Jorval's free hand waved full-time at the mosquitoes now, their stings distracting. "You couldn't have!" he said. "It would have—"

"It didn't, and from it . . ." Tahmm's left hand gestured a Fohannid equivalent of a shrug. "Well, here I am and here you are, and over there must be Lorness and Harmu and the others. You started with certain strategic advantages, but now, to use a Terran anachronism—I hold the trumps."

"Not all of them. Lorness has a beam gun trained on you . . ."

Tahmm raised a hand, clucking. "Jorval, surely you know better. Why has your insect repellent field quit on you? One of the advantages I had from the beginning is the power to lock your beam generators, small as well as large."
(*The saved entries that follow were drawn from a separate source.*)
<file path="src/rtl/nthroot_pkg.sv">
// Shared definitions for the Nth-root datapath (CORDIC, log2_div_n, exp2 stage).
//   FRAC_W / Z_W : fixed-point format of the CORDIC angle output
//   EXP_W        : signed unbiased FP exponent width
//   N_W          : root-degree width
//   state_e      : control states of log2_div_n
//   ONE_Q        : 1.0 in the shared Q format
package nthroot_pkg;

    localparam int unsigned FRAC_W = 27;
    localparam int unsigned Z_W    = 30;
    localparam int unsigned EXP_W  = 8;
    localparam int unsigned N_W    = 5;

    localparam logic signed [63:0] ONE_Q = 64'sd1 <<< FRAC_W;

    typedef enum logic [1:0] {
        IDLE,
        PREP,
        DIV,
        DONE
    } state_e;

endpackage

</file>
<file path="src/rtl/seq_udiv.sv">
// Unsigned sequential restoring divider, one quotient bit per cycle, MSB first.
//   clk, rst    : clock, asynchronous active-high reset
//   start_i     : load dividend, clear remainder/quotient, begin DVD_W steps
//   dividend_i  : unsigned dividend, sampled on start_i
//   divisor_i   : unsigned divisor, must be held stable while busy
//   done_o      : high during the final step cycle
//   quot_o      : quotient including this cycle's bit (complete when done_o)
module seq_udiv #(
    parameter int unsigned DVD_W = 36,
    parameter int unsigned DVS_W = 5
) (
    input  logic             clk,
    input  logic             rst,
    input  logic             start_i,
    input  logic [DVD_W-1:0] dividend_i,
    input  logic [DVS_W-1:0] divisor_i,
    output logic             done_o,
    output logic [DVD_W-1:0] quot_o
);

    localparam int unsigned CNT_W = $clog2(DVD_W);

    logic [DVD_W-1:0] dvd_q, dvd_d;
    logic [DVD_W-1:0] quot_q, quot_d;
    logic [DVS_W:0]   rem_q, rem_d;
    logic [CNT_W-1:0] cnt_q, cnt_d;
    logic             busy_q, busy_d;

    logic [DVS_W:0]   rem_sh;
    logic             q_bit;
    logic [DVD_W-1:0] quot_step;
    logic [DVS_W:0]   rem_step;

    // Remainder stays below the divisor, so the shifted value fits in DVS_W+1 bits.
    always_comb begin
        rem_sh    = (rem_q << 1) | {{DVS_W{1'b0}}, dvd_q[DVD_W-1]};
        q_bit     = (rem_sh >= {1'b0, divisor_i});
        rem_step  = q_bit ? (rem_sh - {1'b0, divisor_i}) : rem_sh;
        quot_step = (quot_q << 1) | {{(DVD_W-1){1'b0}}, q_bit};
    end

    always_comb begin
        dvd_d  = dvd_q;
        quot_d = quot_q;
        rem_d  = rem_q;
        cnt_d  = cnt_q;
        busy_d = busy_q;
        if (start_i) begin
            dvd_d  = dividend_i;
            quot_d = '0;
            rem_d  = '0;
            cnt_d  = CNT_W'(DVD_W - 1);
            busy_d = 1'b1;
        end else if (busy_q) begin
            dvd_d  = dvd_q << 1;
            quot_d = quot_step;
            rem_d  = rem_step;
            cnt_d  = cnt_q - 1'b1;
            if (cnt_q == '0) begin
                busy_d = 1'b0;
            end
        end
    end

    assign done_o = busy_q && (cnt_q == '0);
    assign quot_o = quot_step;

    always_ff @(posedge clk or posedge rst) begin
        if (rst) begin
            dvd_q  <= '0;
            quot_q <= '0;
            rem_q  <= '0;
            cnt_q  <= '0;
            busy_q <= 1'b0;
        end else begin
            dvd_q  <= dvd_d;
            quot_q <= quot_d;
            rem_q  <= rem_d;
            cnt_q  <= cnt_d;
            busy_q <= busy_d;
        end
    end

endmodule

</file>
<file path="src/rtl/log2_div_n.sv">
// Forms L = e + 2*z (base-2 log of the Nth-root operand) and divides it by N.
//   clk, rst            : clock, asynchronous active-high reset
//   in_valid / in_ready : input handshake, one operation in flight
//   z_in                : signed Q2.27 CORDIC angle, atanh(y/x)/ln2
//   exp_in              : signed unbiased exponent
//   n_in                : unsigned root degree (0 flags err)
//   out_valid/out_ready : output handshake, result held until taken
//   q_out               : signed Q8.27 L/N, truncated toward zero
//   err                 : root degree was zero
module log2_div_n #(
    parameter int unsigned Z_W    = nthroot_pkg::Z_W,
    parameter int unsigned FRAC_W = nthroot_pkg::FRAC_W,
    parameter int unsigned EXP_W  = nthroot_pkg::EXP_W,
    parameter int unsigned N_W    = nthroot_pkg::N_W,
    localparam int unsigned L_W   = EXP_W + FRAC_W + 1
) (
    input  logic             clk,
    input  logic             rst,
    input  logic             in_valid,
    output logic             in_ready,
    input  logic [Z_W-1:0]   z_in,
    input  logic [EXP_W-1:0] exp_in,
    input  logic [N_W-1:0]   n_in,
    output logic             out_valid,
    input  logic             out_ready,
    output logic [L_W-1:0]   q_out,
    output logic             err
);

    import nthroot_pkg::*;

    state_e           state_q, state_d;
    logic [Z_W-1:0]   z_q, z_d;
    logic [EXP_W-1:0] exp_q, exp_d;
    logic [N_W-1:0]   n_q, n_d;
    logic             sign_q, sign_d;
    logic [L_W-1:0]   q_out_q, q_out_d;
    logic             err_q, err_d;

    logic [L_W-1:0]   l_val;
    logic [L_W-1:0]   l_mag;
    logic [L_W-1:0]   quot;
    logic             div_start;
    logic             div_done;

    // Over the legal exponent range L stays within +/-135 in Q8.27, so no overflow.
    always_comb begin
        l_val = ({{(L_W-EXP_W){exp_q[EXP_W-1]}}, exp_q} << FRAC_W)
              + ({{(L_W-Z_W){z_q[Z_W-1]}}, z_q} << 1);
        l_mag = l_val[L_W-1] ? (~l_val + 1'b1) : l_val;
    end

    // Divider loads on the PREP edge, so DIV lasts exactly L_W cycles.
    assign div_start = (state_q == PREP) && (n_q != '0);

    seq_udiv #(
        .DVD_W (L_W),
        .DVS_W (N_W)
    ) u_div (
        .clk        (clk),
        .rst        (rst),
        .start_i    (div_start),
        .dividend_i (l_mag),
        .divisor_i  (n_q),
        .done_o     (div_done),
        .quot_o     (quot)
    );

    always_comb begin
        state_d = state_q;
        z_d     = z_q;
        exp_d   = exp_q;
        n_d     = n_q;
        sign_d  = sign_q;
        q_out_d = q_out_q;
        err_d   = err_q;
        case (state_q)
            IDLE: begin
                if (in_valid) begin
                    z_d     = z_in;
                    exp_d   = exp_in;
                    n_d     = n_in;
                    state_d = PREP;
                end
            end
            PREP: begin
                sign_d = l_val[L_W-1];
                if (n_q == '0) begin
                    q_out_d = '0;
                    err_d   = 1'b1;
                    state_d = DONE;
                end else begin
                    err_d   = 1'b0;
                    state_d = DIV;
                end
            end
            DIV: begin
                if (div_done) begin
                    q_out_d = sign_q ? (~quot + 1'b1) : quot;
                    state_d = DONE;
                end
            end
            DONE: begin
                if (out_ready) begin
                    state_d = IDLE;
                end
            end
            default: state_d = IDLE;
        endcase
    end

    assign in_ready  = (state_q == IDLE);
    assign out_valid = (state_q == DONE);
    assign q_out     = q_out_q;
    assign err       = err_q;

    always_ff @(posedge clk or posedge rst) begin
        if (rst) begin
            state_q <= IDLE;
            z_q     <= '0;
            exp_q   <= '0;
            n_q     <= '0;
            sign_q  <= 1'b0;
            q_out_q <= '0;
            err_q   <= 1'b0;
        end else begin
            state_q <= state_d;
            z_q     <= z_d;
            exp_q   <= exp_d;
            n_q     <= n_d;
            sign_q  <= sign_d;
            q_out_q <= q_out_d;
            err_q   <= err_d;
        end
    end

endmodule

</file>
The courier was barely eight feet from the boat now, and half rising, Jorval threw himself headfirst into the lake. Calmly Tahmm watched him swim downward out of sight. After twenty seconds, bubbles surfaced, and Tahmm saw the cultist rise into sight again. The white, tightly-furred head broke the surface gasping, sucking air. Briefly Jorval clung to the boat, then tried to pull himself over the side. His solid weight almost overturned it, so he worked his way along the gunwale to the transom, where he pulled himself over the stern, to lie gasping on the bottom.

"You look like the pike," Tahmm said.

"Ah shut up!" Jorval looked truly defeated, despite his ill-tempered words.

Tahmm changed tack. "No need for embarrassment. Drowning by willfully staying under water is not easy to do," he said, wondering if it was true. He turned to the compartment behind him. "Cyth, take Charconvera Jorval into custody."

* * *

A hum became audible as the AG generator changed modes, and Jorval might have turned his head to look out the window, but his seat restraint field held him too firmly. Thus he didn't see the COB personnel carrier as it settled beside the shuttle to pick up the others. Peripheral vision, however, let him see Cyth, the non-homid agent who'd manhandled him into the courier, and sat now in a customized seat at his side. The creature had produced a syringe from one of the pockets in its harness. A sedative? Jorval wondered. He felt the syringe held to his neck. It chuffed.

Relaxation spread through him, and he thought a thank you to the agent. Then nothing more, all the way to the Sangre de Cristo Mountains.